Archive for March, 2011

Knee and Tsunami

Thursday, March 24th, 2011

Sherry and I celebrated our 43rd anniversary in very subdued way. We’d planned a trip to Bend to hang out for a time for just us, but that all fell through. Sherry was just in her second day home from the hospital following her second knee replacement. We thought we’d have at least six weeks notice, but there was a cancellation so we took it. That meant a quick change of schedule and arranging for the surgery. We wondered if their surgical gowns would be green since it was St. Patrick’s Day. But all was ordinary. Surgery went well and the pain management was excellent so Sherry came home in good spirits, though the expectation of many weeks of painful recovery is never a good prospect. She has her first physical therapy appointment today and we are looking forward to getting her bruising assessed. There’s a lot more this time and it concerns us.

I had cataract surgery a couple of weeks before Sherry’s surgery. They poked a hole in my cornea, blasted the old cloudy lens with ultrasound, sucked it out, put in a new carefully built plastic lens, smoothed everything out and were done in 8 minutes. Amazing. Now I see very clearly, so much so that I can see the ‘”brown tone” in my other eye which also has a cataract, the doctor says.

Only a few years ago neither of these could have happened and in much of the world they still can’t happen. I just don’t know what to make of that. The advances in health care are astounding but very expensive so it goes with riches. the problems with justice plague my mind, but I have no idea what do about it.

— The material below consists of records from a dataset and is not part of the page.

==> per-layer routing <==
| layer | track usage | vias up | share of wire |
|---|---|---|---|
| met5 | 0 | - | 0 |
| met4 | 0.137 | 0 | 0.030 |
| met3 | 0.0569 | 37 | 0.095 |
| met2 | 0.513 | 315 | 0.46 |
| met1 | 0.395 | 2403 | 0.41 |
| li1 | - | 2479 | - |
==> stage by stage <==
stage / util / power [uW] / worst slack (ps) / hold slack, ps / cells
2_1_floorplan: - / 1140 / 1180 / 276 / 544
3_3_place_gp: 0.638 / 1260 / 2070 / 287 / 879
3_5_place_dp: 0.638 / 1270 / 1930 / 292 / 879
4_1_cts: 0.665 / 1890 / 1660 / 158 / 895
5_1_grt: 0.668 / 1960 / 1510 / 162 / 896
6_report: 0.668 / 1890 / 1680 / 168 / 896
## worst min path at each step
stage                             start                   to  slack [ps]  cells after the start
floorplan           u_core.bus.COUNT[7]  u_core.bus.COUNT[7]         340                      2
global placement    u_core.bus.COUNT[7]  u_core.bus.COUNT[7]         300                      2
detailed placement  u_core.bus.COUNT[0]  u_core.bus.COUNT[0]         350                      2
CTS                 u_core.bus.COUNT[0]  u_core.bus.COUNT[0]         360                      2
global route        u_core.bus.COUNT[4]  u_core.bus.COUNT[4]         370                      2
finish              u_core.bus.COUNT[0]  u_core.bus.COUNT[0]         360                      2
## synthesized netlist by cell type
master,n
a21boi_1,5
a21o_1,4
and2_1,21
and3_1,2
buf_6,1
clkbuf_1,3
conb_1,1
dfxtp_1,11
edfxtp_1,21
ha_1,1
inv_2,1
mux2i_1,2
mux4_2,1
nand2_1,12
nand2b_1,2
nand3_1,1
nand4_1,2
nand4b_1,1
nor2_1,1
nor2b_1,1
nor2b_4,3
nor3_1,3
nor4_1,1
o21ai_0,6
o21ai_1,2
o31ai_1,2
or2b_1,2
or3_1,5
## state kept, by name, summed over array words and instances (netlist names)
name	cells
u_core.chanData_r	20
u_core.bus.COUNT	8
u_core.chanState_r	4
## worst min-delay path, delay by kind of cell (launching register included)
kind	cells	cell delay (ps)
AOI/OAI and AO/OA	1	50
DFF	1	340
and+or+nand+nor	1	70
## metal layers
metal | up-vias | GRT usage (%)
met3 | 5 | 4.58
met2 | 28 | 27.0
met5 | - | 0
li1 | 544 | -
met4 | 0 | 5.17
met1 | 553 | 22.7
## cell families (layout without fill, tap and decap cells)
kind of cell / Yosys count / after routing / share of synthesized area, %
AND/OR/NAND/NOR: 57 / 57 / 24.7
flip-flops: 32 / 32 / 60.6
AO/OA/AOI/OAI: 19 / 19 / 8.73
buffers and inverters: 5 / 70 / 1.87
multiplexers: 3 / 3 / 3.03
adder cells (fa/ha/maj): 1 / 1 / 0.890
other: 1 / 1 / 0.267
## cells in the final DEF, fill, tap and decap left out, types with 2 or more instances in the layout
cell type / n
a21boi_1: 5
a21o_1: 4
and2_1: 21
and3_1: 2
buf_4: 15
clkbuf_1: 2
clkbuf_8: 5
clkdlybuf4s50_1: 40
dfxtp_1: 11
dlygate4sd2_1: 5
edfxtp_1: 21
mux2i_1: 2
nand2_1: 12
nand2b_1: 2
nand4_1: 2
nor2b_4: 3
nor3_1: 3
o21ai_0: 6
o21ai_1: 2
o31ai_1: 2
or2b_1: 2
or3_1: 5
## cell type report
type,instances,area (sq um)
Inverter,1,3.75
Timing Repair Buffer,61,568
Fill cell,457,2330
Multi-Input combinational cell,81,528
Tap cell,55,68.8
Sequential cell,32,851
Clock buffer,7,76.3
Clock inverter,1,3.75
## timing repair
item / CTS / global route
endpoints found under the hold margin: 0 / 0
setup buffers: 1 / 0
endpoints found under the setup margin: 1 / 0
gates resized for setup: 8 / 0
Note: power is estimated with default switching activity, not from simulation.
$ cat config.mk
export PLATFORM = sky130hd
export DESIGN_NAME = evt_pulse_gen
export DESIGN_NICKNAME = d
export VERILOG_FILES = /design/src/rtl/evt_pulse_gen_pkg.sv /design/src/rtl/evt_pulse_gen_sync_2ff.sv /design/src/rtl/evt_pulse_gen.sv
export SDC_FILE = /design/constraint.sdc
export NUM_CORES = 1
export LEC_CHECK = 0
export ABC_CLOCK_PERIOD_IN_PS = 3400
export CORE_MARGIN = 2
export CORE_UTILIZATION = 54
export CTS_CLUSTER_DIAMETER = 30
export DETAILED_ROUTE_END_ITERATION = 10
export HOLD_SLACK_MARGIN = 0.03
export PLACE_DENSITY = 0.77
export SYNTH_ARGS = -nofsm -noshare
export SYNTH_HDL_FRONTEND = slang
export SYNTH_SLANG_ARGS = --single-unit
export TNS_END_PERCENT = 30
$ cat constraint.sdc
create_clock -name clk_in -period 3.4 [get_ports clk_in]
set_clock_uncertainty 0.05 [all_clocks]
set_input_delay 0.68 -clock clk_in [delete_from_list [all_inputs] [get_ports clk_in]]
set_output_delay 0.68 -clock clk_in [all_outputs]
set_load 0.02 [all_outputs]
$ cat src/rtl/evt_pulse_gen_pkg.sv
// Shared types and constants for the event pulse generator.
// Edge-select codes, debounce FSM states and a width helper.
package evt_pkg;

   typedef enum logic [1:0] {
      STABLE_LO = 2'd0,
      PEND_HI   = 2'd1,
      STABLE_HI = 2'd2,
      PEND_LO   = 2'd3
   } evt_state_t;

   localparam int EDGE_RISE = 0;
   localparam int EDGE_FALL = 1;
   localparam int EDGE_BOTH = 2;

   function automatic int unsigned max3(
      input int unsigned a,
      input int unsigned b,
      input int unsigned c
   );
      int unsigned m;
      m = (a > b) ? a : b;
      return (m > c) ? m : c;
   endfunction

endpackage

$ cat src/rtl/evt_pulse_gen_sync_2ff.sv
// Two-flop synchroniser for asynchronous inputs.
// Both stages reset to zero.
module sync_2ff #(
   parameter int WIDTH = 1
) (
   input  logic             clk_i,
   input  logic             rst_ni,
   input  logic [WIDTH-1:0] d_i,
   output logic [WIDTH-1:0] q_o
);

   logic [WIDTH-1:0] s1_q;
   logic [WIDTH-1:0] s2_q;

   // two-stage capture of the asynchronous level
   always_ff @(posedge clk_i or negedge rst_ni) begin
      if (!rst_ni) begin
         s1_q <= '0;
         s2_q <= '0;
      end else begin
         s1_q <= d_i;
         s2_q <= s1_q;
      end
   end

   assign q_o = s2_q;

endmodule

$ cat src/rtl/evt_pulse_gen.sv
// Synchronise, debounce and edge-detect a raw level into event pulses.
// Optional auto-repeat while held high: define EVT_PULSE_REPEAT_EN.
module evt_pulse_gen
   import evt_pkg::*;
#(
   parameter int unsigned DEBOUNCE_CYCLES = 20000,
   parameter int          EDGE_SEL        = 0,
   parameter int unsigned REPEAT_DELAY    = 50000000,
   parameter int unsigned REPEAT_PERIOD   = 10000000
) (
   input  logic clk_in,
   input  logic rst_in,
   input  logic raw_in,
   output logic clean_out,
   output logic evt_out
);

   localparam int unsigned CNT_MAX =
      max3(DEBOUNCE_CYCLES, REPEAT_DELAY, REPEAT_PERIOD);
   localparam int CNT_W = $clog2(CNT_MAX + 1);

   localparam logic [CNT_W-1:0] CNT_ONE = CNT_W'(1);
   localparam logic [CNT_W-1:0] CNT_SAT = '1;
   localparam logic [CNT_W-1:0] DB_LAST =
      CNT_W'(DEBOUNCE_CYCLES - 1);
   localparam bit DB_ONE = (DEBOUNCE_CYCLES == 1);

   logic             s2;
   evt_state_t       state_q, state_d;
   logic [CNT_W-1:0] cnt_q, cnt_d;
   logic             clean_q, clean_d;
   logic             evt_q, evt_d;
   logic             rise, fall;
   logic             edge_evt;
   logic             rpt_fire;

   sync_2ff #(
      .WIDTH (1)
   ) u_sync (
      .clk_i  (clk_in),
      .rst_ni (rst_in),
      .d_i    (raw_in),
      .q_o    (s2)
   );

   // debounce FSM: a level change needs DEBOUNCE_CYCLES equal samples
   always_comb begin
      state_d = state_q;
      cnt_d   = cnt_q;
      rise    = 1'b0;
      fall    = 1'b0;
      unique case (state_q)
         STABLE_LO: begin
            if (s2) begin
               if (DB_ONE) begin
                  state_d = STABLE_HI;
                  rise    = 1'b1;
               end else begin
                  state_d = PEND_HI;
                  cnt_d   = CNT_ONE;
               end
            end
         end
         PEND_HI: begin
            if (!s2) begin
               state_d = STABLE_LO;
               cnt_d   = '0;
            end else if (cnt_q == DB_LAST) begin
               state_d = STABLE_HI;
               cnt_d   = '0;
               rise    = 1'b1;
            end else if (cnt_q != CNT_SAT) begin
               cnt_d = cnt_q + CNT_ONE;
            end
         end
         STABLE_HI: begin
            if (!s2) begin
               if (DB_ONE) begin
                  state_d = STABLE_LO;
                  fall    = 1'b1;
               end else begin
                  state_d = PEND_LO;
                  cnt_d   = CNT_ONE;
               end
            end
         end
         PEND_LO: begin
            if (s2) begin
               state_d = STABLE_HI;
               cnt_d   = '0;
            end else if (cnt_q == DB_LAST) begin
               state_d = STABLE_LO;
               cnt_d   = '0;
               fall    = 1'b1;
            end else if (cnt_q != CNT_SAT) begin
               cnt_d = cnt_q + CNT_ONE;
            end
         end
         default: begin
            state_d = STABLE_LO;
            cnt_d   = '0;
         end
      endcase
   end

`ifdef EVT_PULSE_REPEAT_EN
   localparam logic [CNT_W-1:0] RD_LAST = CNT_W'(REPEAT_DELAY - 1);
   localparam logic [CNT_W-1:0] RP_LAST = CNT_W'(REPEAT_PERIOD - 1);
   localparam bit RPT_OK = (EDGE_SEL != EDGE_FALL);

   logic [CNT_W-1:0] rpt_q, rpt_d;
   logic             armed_q, armed_d;

   // repeat timer runs only while staying in STABLE_HI
   always_comb begin
      rpt_d    = rpt_q;
      armed_d  = armed_q;
      rpt_fire = 1'b0;
      if (state_q != STABLE_HI || !s2) begin
         rpt_d   = '0;
         armed_d = 1'b0;
      end else if (rpt_q == (armed_q ? RP_LAST : RD_LAST)) begin
         rpt_d    = '0;
         armed_d  = 1'b1;
         rpt_fire = RPT_OK;
      end else if (rpt_q != CNT_SAT) begin
         rpt_d = rpt_q + CNT_ONE;
      end
   end

   // repeat timer state
   always_ff @(posedge clk_in or negedge rst_in) begin
      if (!rst_in) begin
         rpt_q   <= '0;
         armed_q <= 1'b0;
      end else begin
         rpt_q   <= rpt_d;
         armed_q <= armed_d;
      end
   end
`else
   assign rpt_fire = 1'b0;
`endif

   assign edge_evt = (rise && (EDGE_SEL != EDGE_FALL)) ||
                     (fall && (EDGE_SEL != EDGE_RISE));

   assign clean_d = (state_d == STABLE_HI) || (state_d == PEND_LO);
   assign evt_d   = (edge_evt || rpt_fire) && !evt_q;

   // FSM, counter and registered outputs
   always_ff @(posedge clk_in or negedge rst_in) begin
      if (!rst_in) begin
         state_q <= STABLE_LO;
         cnt_q   <= '0;
         clean_q <= 1'b0;
         evt_q   <= 1'b0;
      end else begin
         state_q <= state_d;
         cnt_q   <= cnt_d;
         clean_q <= clean_d;
         evt_q   <= evt_d;
      end
   end

   assign clean_out = clean_q;
   assign evt_out   = evt_q;

endmodule

==> results of run 1 <==
-- worst max-delay path: stages, from the launching register on --
cell	delay, ps
dfrtp_1	440
ha_1	260
nand4_1	250
nor2_1	270
nand3_1	550
xnor2_1	300
o32ai_1	260
-- stage by stage --
step	power, W	worst slack, ps	hold slack (ps)	std cells
6_report	0.000659	903	318	264
5_1_grt	0.000684	730	327	264
4_1_cts	0.000661	917	324	264
3_5_place_dp	0.000470	952	297	258
3_3_place_gp	0.000466	1040	287	258
2_1_floorplan	0.000447	1400	281	215
-- power groups by stage --
stage / Clock, W / Sequential [W] / Combinational (W)
floorplan: 0 / 0.000404 / 0.0000426
global placement: 0 / 0.000407 / 0.0000590
detailed placement: 0 / 0.000409 / 0.0000612
CTS: 0.000198 / 0.000401 / 0.0000616
global route: 0.000210 / 0.000405 / 0.0000696
finish: 0.000193 / 0.000403 / 0.0000626
-- state kept, by name, summed over array words and instances (netlist names) --
| register | flops |
|---|---|
| evt_out | 1 |
| u_sync.s1_q | 1 |
| clean_out | 1 |
| u_sync.q_o | 1 |
| state_q | 1 |
| cnt_q | 26 |
-- final timing paths --
kind | from | endpoint | slack (ps)
setup / recovery | cnt_q[0] | cnt_q[0] | 900
hold / removal | u_sync.s1_q | u_sync.q_o | 320
setup reg to reg | cnt_q[0] | cnt_q[0] | 900
hold reg to reg | u_sync.s1_q | u_sync.q_o | 320
max in group asynchronous | rst_in | cnt_q[4] | 1960
min in group asynchronous | rst_in | cnt_q[14] | 650
-- Yosys cell counts, types with 3 or more instances --
| library cell | instances |
|---|---|
| or4_1 | 3 |
| nand2_1 | 26 |
| or3_1 | 3 |
| dfrtp_1 | 31 |
| a31oi_1 | 15 |
| a21oi_1 | 4 |
| and4_1 | 3 |
| o21ai_0 | 4 |
| nand3_1 | 19 |
| nor3_1 | 11 |
| o21ai_1 | 6 |
| inv_1 | 3 |
| clkbuf_1 | 5 |
| xnor2_1 | 3 |
| nand4_1 | 4 |
| buf_6 | 4 |
| o211ai_1 | 6 |
| and3_1 | 7 |
| nor2_1 | 11 |
| nor4_1 | 5 |
-- cell families after synthesis --
| logic type | count (synthesis) | synth area share |
|---|---|---|
| AND/OR/NAND/NOR | 106 | 0.309 |
| AO/OA/AOI/OAI | 58 | 0.214 |
| flip-flops | 31 | 0.401 |
| buffers and inverters | 13 | 0.0413 |
| XOR/XNOR | 5 | 0.0226 |
| multiplexers | 1 | 0.00581 |
| adder cells (fa/ha/maj) | 1 | 0.00646 |
-- cell type report --
class | count | area [um^2] | area share
clock buffers | 6 | 41.3 | 0.0203
inverters | 3 | 11.3 | 0.00555
multi-input cells | 171 | 1080 | 0.533
flip-flops and latches | 31 | 776 | 0.382
well taps | 46 | 57.6 | 0.0284
repair buffers | 7 | 62.6 | 0.0308
-- metal layers --
layer / global-route usage / vias to the layer above / part of all wire
met4: 0.109 / 0 / 0.035
li1: - / 845 / -
met2: 0.408 / 118 / 0.45
met3: 0.0651 / 23 / 0.097
met5: 0 / - / 0
met1: 0.336 / 883 / 0.41
**config.mk**
```make
export PLATFORM = sky130hd
export DESIGN_NAME = alu_seq
export DESIGN_NICKNAME = d
export VERILOG_FILES = /design/src/rtl/alu_seq_pkg.sv /design/src/rtl/alu_seq_fifo.sv /design/src/rtl/alu_seq.sv
export SDC_FILE = /design/constraint.sdc
export NUM_CORES = 1
export LEC_CHECK = 0
export ABC_CLOCK_PERIOD_IN_PS = 3760
export BUFFER_PORTS_ARGS = -buffer_cell sky130_fd_sc_hd__buf_2
export CORE_UTILIZATION = 45
export DETAILED_ROUTE_END_ITERATION = 12
export GPL_TIMING_DRIVEN = 0
export PLACE_DENSITY = 0.7
export SLEW_MARGIN = 15
export SYNTH_ARGS = -nofsm -noshare
export SYNTH_HDL_FRONTEND = slang
export SYNTH_HIERARCHICAL = 1
export SYNTH_SLANG_ARGS = --single-unit
```
**constraint.sdc**
```tcl
create_clock -name clk -period 3.76 [get_ports clk]
set_input_delay 0.376 -clock clk [delete_from_list [all_inputs] [get_ports clk]]
set_output_delay 0.376 -clock clk [all_outputs]
set_load 0.02 [all_outputs]
```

The Japanese earthquake and tsunami also hit close to home. My friend Shigeru and Atsuko Suzuki live there as does the family of one of Donn and Susan’s foreign exchange students. I’ve read John Piper saying the decisive cause is the hand of God (article here) and incline to David Bentley Hart saying this is the work of the enemy whom Jesus came to destroy (article here). In his book, Suffering and the Sovereignty of God, Piper says “the ultimate reason that suffering exists in the universe is so that Christ might display the greatness of the glory of the grace of God by suffering in himself to overcome our suffering. The suffering of the utterly innocent and infinitely holy Son of God in the place of utterly undeserving sinners to bring us to everlasting joy is the great display of the glory of God’s grace that ever was, or ever could be.” I fully agree that the eternal Son of God entered into our suffering, taking its worst to display the glory of His grace and bring us His joy. But I can’t see in Bible that being the reason for suffering. The statement in Bible is that He came to condemn the prince of this world (John 12:31; 14:30; 16:11), to destroy the last enemy, death (1 Cor. 15:26; 54-56). I’m more with Hart, believing “For while Christ takes the suffering of his creatures up into his own, it is not because he or they had need of suffering, but because he would not abandon his creatures to the grave. And while we know that the victory over evil and death has been won, we know also that it is a victory yet to come, and that creation therefore, as Paul says, groans in expectation of the glory that will one day be revealed. Until then, the world remains a place of struggle between light and darkness, truth and falsehood, life and death; and, in such a world, our portion is charity.” On that point we all agree: Evil is evil and the Christian response is to help. 

Sexual Behavior in America

Monday, March 7th, 2011

A new report just came out from the Centers for Disease Control (Report here) and once again confirms the biblical view of sexuality. Russ Douthat has a summary in his NY Times op ed here. Most important is that people who follow a biblical view of sexuality are the most happy folk. Douthat says that another study confirms this:

. . . two sociologists, Mark Regnerus and Jeremy Uecker, in their recent book, “Premarital Sex in America.” Their research, which looks at sexual behavior among contemporary young adults, finds a significant correlation between sexual restraint and emotional well-being, between monogamy and happiness — and between promiscuity and depression.

This correlation is much stronger for women than for men. Female emotional well-being seems to be tightly bound to sexual stability — which may help explain why overall female happiness has actually drifted downward since the sexual revolution.

Among the young people Regnerus and Uecker studied, the happiest women were those with a current sexual partner and only one or two partners in their lifetime. Virgins were almost as happy, though not quite, and then a young woman’s likelihood of depression rose steadily as her number of partners climbed and the present stability of her sex life diminished.

The point isn’t that we should aspire to some Arcadia of perfect chastity. Rather, it’s that a high sexual ideal can shape how quickly and casually people pair off, even when they aren’t living up to its exacting demands. The ultimate goal is a sexual culture that makes it easier for young people to achieve romantic happiness — by encouraging them to wait a little longer, choose more carefully and judge their sex lives against a strong moral standard.

The other thing from the study is that American sexual behavior is actually improving: In 2002 22 percent of Americans ages 15-24 were virgin. But in 2008 that number rose to 28%. That’s still a depressingly small number, but it is an encouraging direction.

So the church has a lot of work to do.